The world’s leading Cocoa producers have announced that they will effectively raise the price of Cocoa from their respective countries by no longer accepting negative premiums, which they have been forced to do recently.

Cocoa farmers in Côte d’Ivoire and Ghana have always struggled to earn a dignified living wage from Cocoa production, despite being the largest producers of the key commodity for chocolate products.

In 2019, chocolate companies agreed to pay a Living Income Differential (LID) of $400 per tonne of Cocoa to help farmers secure higher incomes in the top producing countries.

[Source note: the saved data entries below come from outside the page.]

$ cat src/rtl/i2c_codec_responder_if.sv
// I2C bus bundle between a bus master (or bench) and the codec responder.
// sda_oen is the responder's open-drain request: 1 pulls SDA low.
`timescale 1ns/1ps
interface i2c_codec_responder_if;
   logic scl;
   logic sda;
   logic sda_oen;

   modport master (output scl, output sda, input sda_oen);
   modport slave  (input scl, input sda, output sda_oen);
endinterface

$ cat src/rtl/i2c_codec_responder.sv
// Write-only I2C responder standing in for a WM8731 control port.
// Decodes START/STOP, acknowledges its device address, collects the
// 3-byte register write and keeps a 9-bit shadow register file.
`timescale 1ns/1ps
module i2c_codec_responder #(
   parameter logic [6:0] DEV_ADDR  = 7'h1A,
   parameter int         NUM_REGS  = 10,
   parameter logic [6:0] RESET_REG = 7'h0F
) (
   input  logic                 i_clk,
   input  logic                 i_rst_n,
   i2c_codec_responder_if.slave bus,
   input  logic [3:0]           i_rd_idx,
   output logic [8:0]           o_rd_data,
   output logic                 o_wr_valid,
   output logic [6:0]           o_wr_addr,
   output logic [8:0]           o_wr_data,
   output logic                 o_err,
   output logic [7:0]           o_wr_count,
   output logic                 o_busy
);

   localparam int         IDX_W      = (NUM_REGS > 1) ? $clog2(NUM_REGS) : 1;
   localparam logic [7:0] NUM_REGS_U = 8'(NUM_REGS);

   localparam logic [2:0] ST_IDLE      = 3'd0;
   localparam logic [2:0] ST_ADDR      = 3'd1;
   localparam logic [2:0] ST_ACK_A     = 3'd2;
   localparam logic [2:0] ST_BYTE1     = 3'd3;
   localparam logic [2:0] ST_ACK_1     = 3'd4;
   localparam logic [2:0] ST_BYTE2     = 3'd5;
   localparam logic [2:0] ST_ACK_2     = 3'd6;
   localparam logic [2:0] ST_WAIT_STOP = 3'd7;

   logic       scl_p0, scl_p1, scl_p2;
   logic       sda_p0, sda_p1, sda_p2;

   logic [2:0] state;
   logic [2:0] bit_cnt;
   logic       got8;
   logic [7:0] shift;
   logic [7:0] byte1;
   logic       sda_oen_q;

   logic [8:0] regs [NUM_REGS];

   logic       scl_rise, scl_fall, scl_hi_stable;
   logic       start_det, stop_det;
   logic       in_byte, abort_err;
   logic       commit_now, reg_in_range, is_reset_reg;
   logic [6:0] commit_reg;
   logic [8:0] commit_data;

   assign bus.sda_oen = sda_oen_q;

   // Bus synchronizers: stage 0/1 resynchronize, stage 2 holds the previous value for edge detect
   always_ff @(posedge i_clk) begin
      if (!i_rst_n) begin
         scl_p0 <= 1'b0;
         scl_p1 <= 1'b0;
         scl_p2 <= 1'b0;
         sda_p0 <= 1'b0;
         sda_p1 <= 1'b0;
         sda_p2 <= 1'b0;
      end else begin
         scl_p0 <= bus.scl;
         scl_p1 <= scl_p0;
         scl_p2 <= scl_p1;
         sda_p0 <= bus.sda;
         sda_p1 <= sda_p0;
         sda_p2 <= sda_p1;
      end
   end

   // Bus event decode and commit qualification
   always_comb begin
      scl_rise      = scl_p1 & ~scl_p2;
      scl_fall      = ~scl_p1 & scl_p2;
      // START/STOP only while SCL has been high for two samples, so an SCL edge always wins
      scl_hi_stable = scl_p1 & scl_p2;
      start_det     = scl_hi_stable & ~sda_p1 & sda_p2;
      stop_det      = scl_hi_stable & sda_p1 & ~sda_p2;
      in_byte       = (state == ST_ADDR) || (state == ST_BYTE1) || (state == ST_BYTE2);
      // A STOP here abandons a write that has not yet committed
      abort_err     = (state == ST_ADDR)  || (state == ST_ACK_A) ||
                      (state == ST_BYTE1) || (state == ST_ACK_1) ||
                      (state == ST_BYTE2);
      commit_now    = (state == ST_BYTE2) && scl_fall && got8;
      commit_reg    = byte1[7:1];
      commit_data   = {byte1[0], shift};
      reg_in_range  = {1'b0, commit_reg} < NUM_REGS_U;
      is_reset_reg  = (commit_reg == RESET_REG);
   end

   // Protocol FSM: byte reception, ACK drive, commit reporting and status
   always_ff @(posedge i_clk) begin
      if (!i_rst_n) begin
         state      <= ST_IDLE;
         bit_cnt    <= 3'd0;
         got8       <= 1'b0;
         shift      <= 8'd0;
         byte1      <= 8'd0;
         sda_oen_q  <= 1'b0;
         o_wr_valid <= 1'b0;
         o_wr_addr  <= 7'd0;
         o_wr_data  <= 9'd0;
         o_err      <= 1'b0;
         o_wr_count <= 8'd0;
         o_busy     <= 1'b0;
      end else begin
         o_wr_valid <= 1'b0;
         o_err      <= 1'b0;
         if (start_det) begin
            // START or repeated START: restart address phase, drop any partial write
            state     <= ST_ADDR;
            bit_cnt   <= 3'd0;
            got8      <= 1'b0;
            sda_oen_q <= 1'b0;
            o_busy    <= 1'b1;
         end else if (stop_det) begin
            if (abort_err) begin
               o_err <= 1'b1;
            end
            state     <= ST_IDLE;
            got8      <= 1'b0;
            sda_oen_q <= 1'b0;
            o_busy    <= 1'b0;
         end else if (in_byte && scl_rise && !got8) begin
            shift   <= {shift[6:0], sda_p1};
            bit_cnt <= bit_cnt + 3'd1;
            if (bit_cnt == 3'd7) begin
               got8 <= 1'b1;
            end
         end else if (scl_fall) begin
            case (state)
               ST_ADDR: begin
                  if (got8) begin
                     got8 <= 1'b0;
                     if (shift[7:1] != DEV_ADDR) begin
                        state <= ST_WAIT_STOP;
                     end else if (shift[0]) begin
                        // Reads are not supported: refuse and flag
                        o_err <= 1'b1;
                        state <= ST_WAIT_STOP;
                     end else begin
                        state     <= ST_ACK_A;
                        sda_oen_q <= 1'b1;
                     end
                  end
               end
               ST_BYTE1: begin
                  if (got8) begin
                     got8      <= 1'b0;
                     byte1     <= shift;
                     state     <= ST_ACK_1;
                     sda_oen_q <= 1'b1;
                  end
               end
               ST_BYTE2: begin
                  if (got8) begin
                     got8       <= 1'b0;
                     state      <= ST_ACK_2;
                     sda_oen_q  <= 1'b1;
                     o_wr_valid <= 1'b1;
                     o_wr_addr  <= commit_reg;
                     o_wr_data  <= commit_data;
                     o_wr_count <= o_wr_count + 8'd1;
                     if (!is_reset_reg && !reg_in_range) begin
                        o_err <= 1'b1;
                     end
                  end
               end
               ST_ACK_A: begin
                  sda_oen_q <= 1'b0;
                  bit_cnt   <= 3'd0;
                  state     <= ST_BYTE1;
               end
               ST_ACK_1: begin
                  sda_oen_q <= 1'b0;
                  bit_cnt   <= 3'd0;
                  state     <= ST_BYTE2;
               end
               ST_ACK_2: begin
                  sda_oen_q <= 1'b0;
                  state     <= ST_WAIT_STOP;
               end
               default: begin
                  state <= state;
               end
            endcase
         end
      end
   end

   // Shadow register file: indexed write, or whole-file clear on the reset register
   always_ff @(posedge i_clk) begin
      if (!i_rst_n) begin
         for (int i = 0; i < NUM_REGS; i++) begin
            regs[i] <= 9'd0;
         end
      end else if (commit_now) begin
         if (is_reset_reg) begin
            for (int i = 0; i < NUM_REGS; i++) begin
               regs[i] <= 9'd0;
            end
         end else if (reg_in_range) begin
            regs[commit_reg[IDX_W-1:0]] <= commit_data;
         end
      end
   end

   // Combinational read-back, zero outside the implemented range
   always_comb begin
      o_rd_data = 9'd0;
      if ({4'd0, i_rd_idx} < NUM_REGS_U) begin
         o_rd_data = regs[i_rd_idx[IDX_W-1:0]];
      end
   end

endmodule

$ cat src/flat_wrapper.sv
// flat-port wrapper written by rule: the top's interface ports become plain ports
module i2c_codec_responder_flat 
#(
   parameter logic [6:0] DEV_ADDR  = 7'h1A,
   parameter int         NUM_REGS  = 10,
   parameter logic [6:0] RESET_REG = 7'h0F
)
  (i_clk, i_rst_n, i_rd_idx, o_rd_data, o_wr_valid, o_wr_addr, o_wr_data, o_err, o_wr_count, o_busy, bus_scl, bus_sda, bus_sda_oen);
  i2c_codec_responder_if bus_i ();
  input  logic i_clk;
  input  logic i_rst_n;
  input  logic [3:0] i_rd_idx;
  output logic [8:0] o_rd_data;
  output logic o_wr_valid;
  output logic [6:0] o_wr_addr;
  output logic [8:0] o_wr_data;
  output logic o_err;
  output logic [7:0] o_wr_count;
  output logic o_busy;
  input wire logic [$bits(bus_i.scl)-1:0] bus_scl;
  input wire logic [$bits(bus_i.sda)-1:0] bus_sda;
  output wire logic [$bits(bus_i.sda_oen)-1:0] bus_sda_oen;
  assign bus_i.scl = bus_scl;
  assign bus_i.sda = bus_sda;
  assign bus_sda_oen = bus_i.sda_oen;
  i2c_codec_responder #(.DEV_ADDR(DEV_ADDR), .NUM_REGS(NUM_REGS), .RESET_REG(RESET_REG)) u_core (.i_clk(i_clk), .i_rst_n(i_rst_n), .bus(bus_i), .i_rd_idx(i_rd_idx), .o_rd_data(o_rd_data), .o_wr_valid(o_wr_valid), .o_wr_addr(o_wr_addr), .o_wr_data(o_wr_data), .o_err(o_err), .o_wr_count(o_wr_count), .o_busy(o_busy));
endmodule
$ cat config.mk
export PLATFORM = sky130hd
export DESIGN_NAME = i2c_codec_responder_flat
export DESIGN_NICKNAME = d
export VERILOG_FILES = /design/src/rtl/i2c_codec_responder_if.sv /design/src/rtl/i2c_codec_responder.sv /design/src/flat_wrapper.sv
export SDC_FILE = /design/constraint.sdc
export NUM_CORES = 1
export LEC_CHECK = 0
export BUFFER_PORTS_ARGS = -buffer_cell sky130_fd_sc_hd__buf_2
export CORE_ASPECT_RATIO = 0.75
export CORE_MARGIN = 3
export CORE_UTILIZATION = 45
export CTS_CLUSTER_DIAMETER = 100
export DETAILED_ROUTE_END_ITERATION = 7
export PLACE_DENSITY_LB_ADDON = 0.08
export SLEW_MARGIN = 20
export SYNTH_ARGS = -nofsm -noshare
export SYNTH_HDL_FRONTEND = slang
export SYNTH_SLANG_ARGS = --single-unit
$ cat constraint.sdc
create_clock -name i_clk -period 3.2 [get_ports i_clk]
set_input_delay 0.32 -clock i_clk [delete_from_list [all_inputs] [get_ports i_clk]]
set_output_delay 0.32 -clock i_clk [all_outputs]
set_load 0.005 [all_outputs]
==> impl_metrics.toml <==
[sta]
skew_ns = 0.00793
grt_setup_unrepaired = "false"
setup_ws_ns = 0.509
tightest_slew_ns = 0.726
finalSetupViolations = 0
relSlewSlack = 0.515
fmax_mhz = 372
finalSetupTns_ns = 0
layout_min_cycle_time_ns = 2.69
hold_ws_ns = 0.104
period_share = 0.841
slew_violations = 0
finalHoldViolations = 0

[floorplan]
die_h_um = 110
die_x_um = 144
rows = 37
dieArea_um2 = 15900
io_pins = 45
start_util = 0.466
core_area_um2 = 13900

[setup_path]
crit_arrival_ns = 2.82
cp-start-kind = "flip-flop"
critical_path_class = "reg -> reg"
timing.rr.start = "u_core.scl_p2"
worstPathRequired_ns = 3.33
cp-startpoint = "u_core.scl_p2"
ff2ff_setup_slack_ns = 0.51
crit_path_end = "u_core.regs[6][0]"
worstSetupEndpointType = "flip-flop"
reg2regPathDepth = 5
path_max_fanout = 20
crit_path_top_delay_cell = "or4_1"
rr_endpoint = "u_core.regs[6][0]"
cp_cell_sequence = "and4b_1 -> nand3_1 -> or4_1 -> o21ai_0 -> buf_4"
slowest_delay_ns = 0.87

[logic_synthesis]
postSynth.asyncResetShare = 0
avgSynthCellArea_um2 = 11.6
yosys_most_used_dff = "edfxtp_1"
synth_edf_count = 90
ys_ff_latch = 147
synth.largest_area_cell = "edfxtp_1"
netlist_top_cells_area = "edfxtp_1, dfxtp_1, mux4_2"
yosysUniqueCellTypes = 54
synth.net_count = 567
synthCells = 556
yosysSeqAreaShare = 0.594
ys_warn_count = 0
netlist.area_leader.share = 0.418
syn-cell-area_um2 = 6470

[cells_and_area]
layout-drive-gt1-share = 0.185
nNetsFinal = 610
area_delta_synth_final_pct = 13.4
antenna_cells = 0
fin_cells = 787
design_area_um2 = 7340
fillers = 1241
final_util = 0.528

[grt]
antenna_found_initial = 0
grt_pass1_vias = 4277
grt_max_degree = 54
gr-total-overflow = 0
grt_util_all_layers = 0.204
grt_pass1_wl_mm = 23.8

[pwr]
pwr-share-seq = 0.523
power_switching_mw = 0.827
ir_worst_vdd_v = 0.000424
p_int_mw = 3.13
combPwrFrac = 0.042
p_per_area_nw_per_um2 = 540
clkPwrFrac = 0.435
p_total_mw = 3.96
p_sw_frac = 0.209
p_leak_nw = 2.61

[clocking]
cts_buffers = 17
clk_path_buf_depth = 2
cts_num_sinks = 147
cts-root-buf = "clkbuf_16"
clkTransAtPathRegs_ns = 0.06
cts-hold-fix-buffers = 0
cts.repair.resized = 0
clk_latency_ns = 0.42
postCtsSetupBuffers = 0
h-tree-depth = 4
cts_tree = "done"

[detailed_routing]
final_antenna_net_count = 0
dr_wl_met2_mm = 6.51
routed.top_layer = "met4"
drcViolationCount = 0
drtIter0Drc = 387
wire_per_inst_um = 18.9
avgViaCountPerCell = 5.49
vias = 4321
wl_met3_um = 777
drt-total-wl_mm = 14.8
dr.pass1.iters = 5
wl_met1_mm = 7.32

[placement]
numPlacedInstances = 755
hpwl_mm = 10.6
portBuffers = 44
dpl_cell_area_um2 = 6830
gp_congestion = 0.866
place_ws_ns = 0.553

[job]
drv_cap = 0

[hold_path]
hp-class = "in -> reg"

[run_status]
status = "complete, no violations"
[per-layer routing]
layer,GRT usage,vias to the layer above
met3,0.0478,16
li1,-,2073
met4,0.0726,0
met2,0.301,102
met5,0,-
met1,0.294,2130
[critical path, delay by kind of cell (launching register included)]
| kind | cells | cell delay [ns] |
|---|---|---|
| DFF | 1 | 0.52 |
| buffers and inverters | 1 | 0.22 |
| AOI/OAI and AO/OA | 1 | 0.30 |
| and+or+nand+nor | 3 | 1.35 |
[layout by cell type (no fill, tap or decap), types with 3 or more instances in the layout]
| cell | count |
|---|---|
| a21boi_0 | 18 |
| nor2b_1 | 20 |
| buf_4 | 20 |
| inv_1 | 6 |
| nand3_1 | 7 |
| nand2b_1 | 4 |
| nand2_1 | 63 |
| ha_1 | 3 |
| mux2i_1 | 24 |
| mux4_2 | 18 |
| o21a_1 | 3 |
| a22oi_1 | 10 |
| clkbuf_16 | 17 |
| xnor2_1 | 5 |
| edfxtp_1 | 90 |
| o21ai_0 | 25 |
| or3_1 | 3 |
| and2_1 | 28 |
| a21oi_1 | 9 |
| nand4_1 | 4 |
| buf_2 | 44 |
| dfxtp_1 | 57 |
| nor2_1 | 82 |
| clkbuf_1 | 8 |
| clkinv_2 | 4 |
[how the worst min path moves through the flow]
stage / startpoint / to / slack, ns / depth (start not counted)
final: bus_scl / u_core.scl_p0 / 0.10 / 2
after global routing: bus_sda / u_core.sda_p0 / 0.10 / 2
after CTS: bus_scl / u_core.scl_p0 / 0.08 / 2
after detailed placement: u_core.sda_p0 / u_core.sda_p1 / 0.42 / 1
after global placement: u_core.scl_p0 / u_core.scl_p1 / 0.42 / 1
after floorplan: u_core.scl_p0 / u_core.scl_p1 / 0.41 / 1
[layout make-up]
| cell class | count | area [µm²] | area share |
|---|---|---|---|
| sequential | 147 | 3840 | 0.524 |
| multi-input combinational | 363 | 2380 | 0.324 |
| timing repair buffer | 64 | 370 | 0.0505 |
| clock buffer | 26 | 469 | 0.0640 |
| clock inverter | 6 | 32.5 | 0.00443 |
| tap | 175 | 219 | 0.0298 |
| inverter | 6 | 22.5 | 0.00307 |
[power by group through the flow]
stage / logic, mW / registers (mW) / clock network (mW)
after global placement: 0.163 / 2.11 / 0
final: 0.165 / 2.07 / 1.72
after detailed placement: 0.166 / 2.11 / 0
after global routing: 0.181 / 2.08 / 1.83
after floorplan: 0.112 / 2.10 / 0
after CTS: 0.166 / 2.07 / 1.75
[synthesized netlist by cell type (2+ instances only)]
master     number
a21boi_0       18
and2_1         28
buf_4           2
o21ai_0        25
edfxtp_1       90
or4_1           2
or3_1           3
and2_2          2
inv_1           6
a21oi_1         9
nor2_1         82
a22oi_1        10
nor2b_1        20
nand2b_1        4
nor3_1          2
nand3_1         7
clkbuf_1       31
a22o_1          2
nand2_1        63
xnor2_1         5
ha_1            3
o211ai_1        2
o21ai_1         2
nor3b_1         2
buf_2           3
nand4_1         4
dfxtp_1        57
nor4_1          2
a41oi_1         2
bufbuf_16       2
mux4_2         18
o21a_1          3
mux2i_1        24
[flip-flops by register name, summed over array words and instances, names as in the netlist]
register	flops
u_core.o_busy	1
u_core.o_wr_data	9
u_core.o_wr_count	8
u_core.o_wr_valid	1
u_core.o_wr_addr	7
u_core.scl_p0	1
u_core.sda_p0	1
u_core.byte1	8
u_core.o_err	1
u_core.sda_p1	1
u_core.regs	90
u_core.scl_p1	1
u_core.scl_p2	1
u_core.state	3
u_core.got8	1
u_core.bit_cnt	3
u_core.shift	8
u_core.sda_p2	1
u_core.bus.sda_oen	1
[logic make-up after synthesis]
group / after synthesis / share of synthesized area
AND/OR/NAND/NOR: 232 / 0.172
flip-flops: 147 / 0.594
AO/OA/AOI/OAI: 79 / 0.0800
buffers and inverters: 46 / 0.0385
multiplexers: 43 / 0.102
XOR/XNOR: 6 / 0.00812
adder cells (fa/ha/maj): 3 / 0.00580
Note: power is estimated with default switching activity, not from simulation.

There are now concerns, however, that negative origin differentials (an additional premium paid for a country’s bean quality) are cancelling out the LID, undoing efforts to combat farmer poverty.

Ghana’s Cocoa Regulators, COCOBOD, has announced it will be raising its origin differential from a negative £50 ($60) per tonne in July to a positive £20 ($24) per tonne in August.

Meanwhile, the Coffee and Cocoa Council (CCC) in Côte d’Ivoire has said it will raise its differential from negative £125 ($151) per tonne to zero in the same period. Ghana is able to command higher prices as they produce Cocoa of higher quality compared with Côte d’Ivoire, which produces a greater volume of beans.

As part of the Côte d’Ivoire-Ghana Cocoa Initiative (CIGCI), the West African countries said they will jointly publish their origin differentials each month.

Our ambition is to no longer sell Cocoa with a negative premium. It is to ensure that our producers receive a decent and remunerative income for their Cocoa, and to achieve this, the origin differential must once again be positive and the LID also applied…We will therefore no longer accept Cocoa sold below this level as we move into positive territory.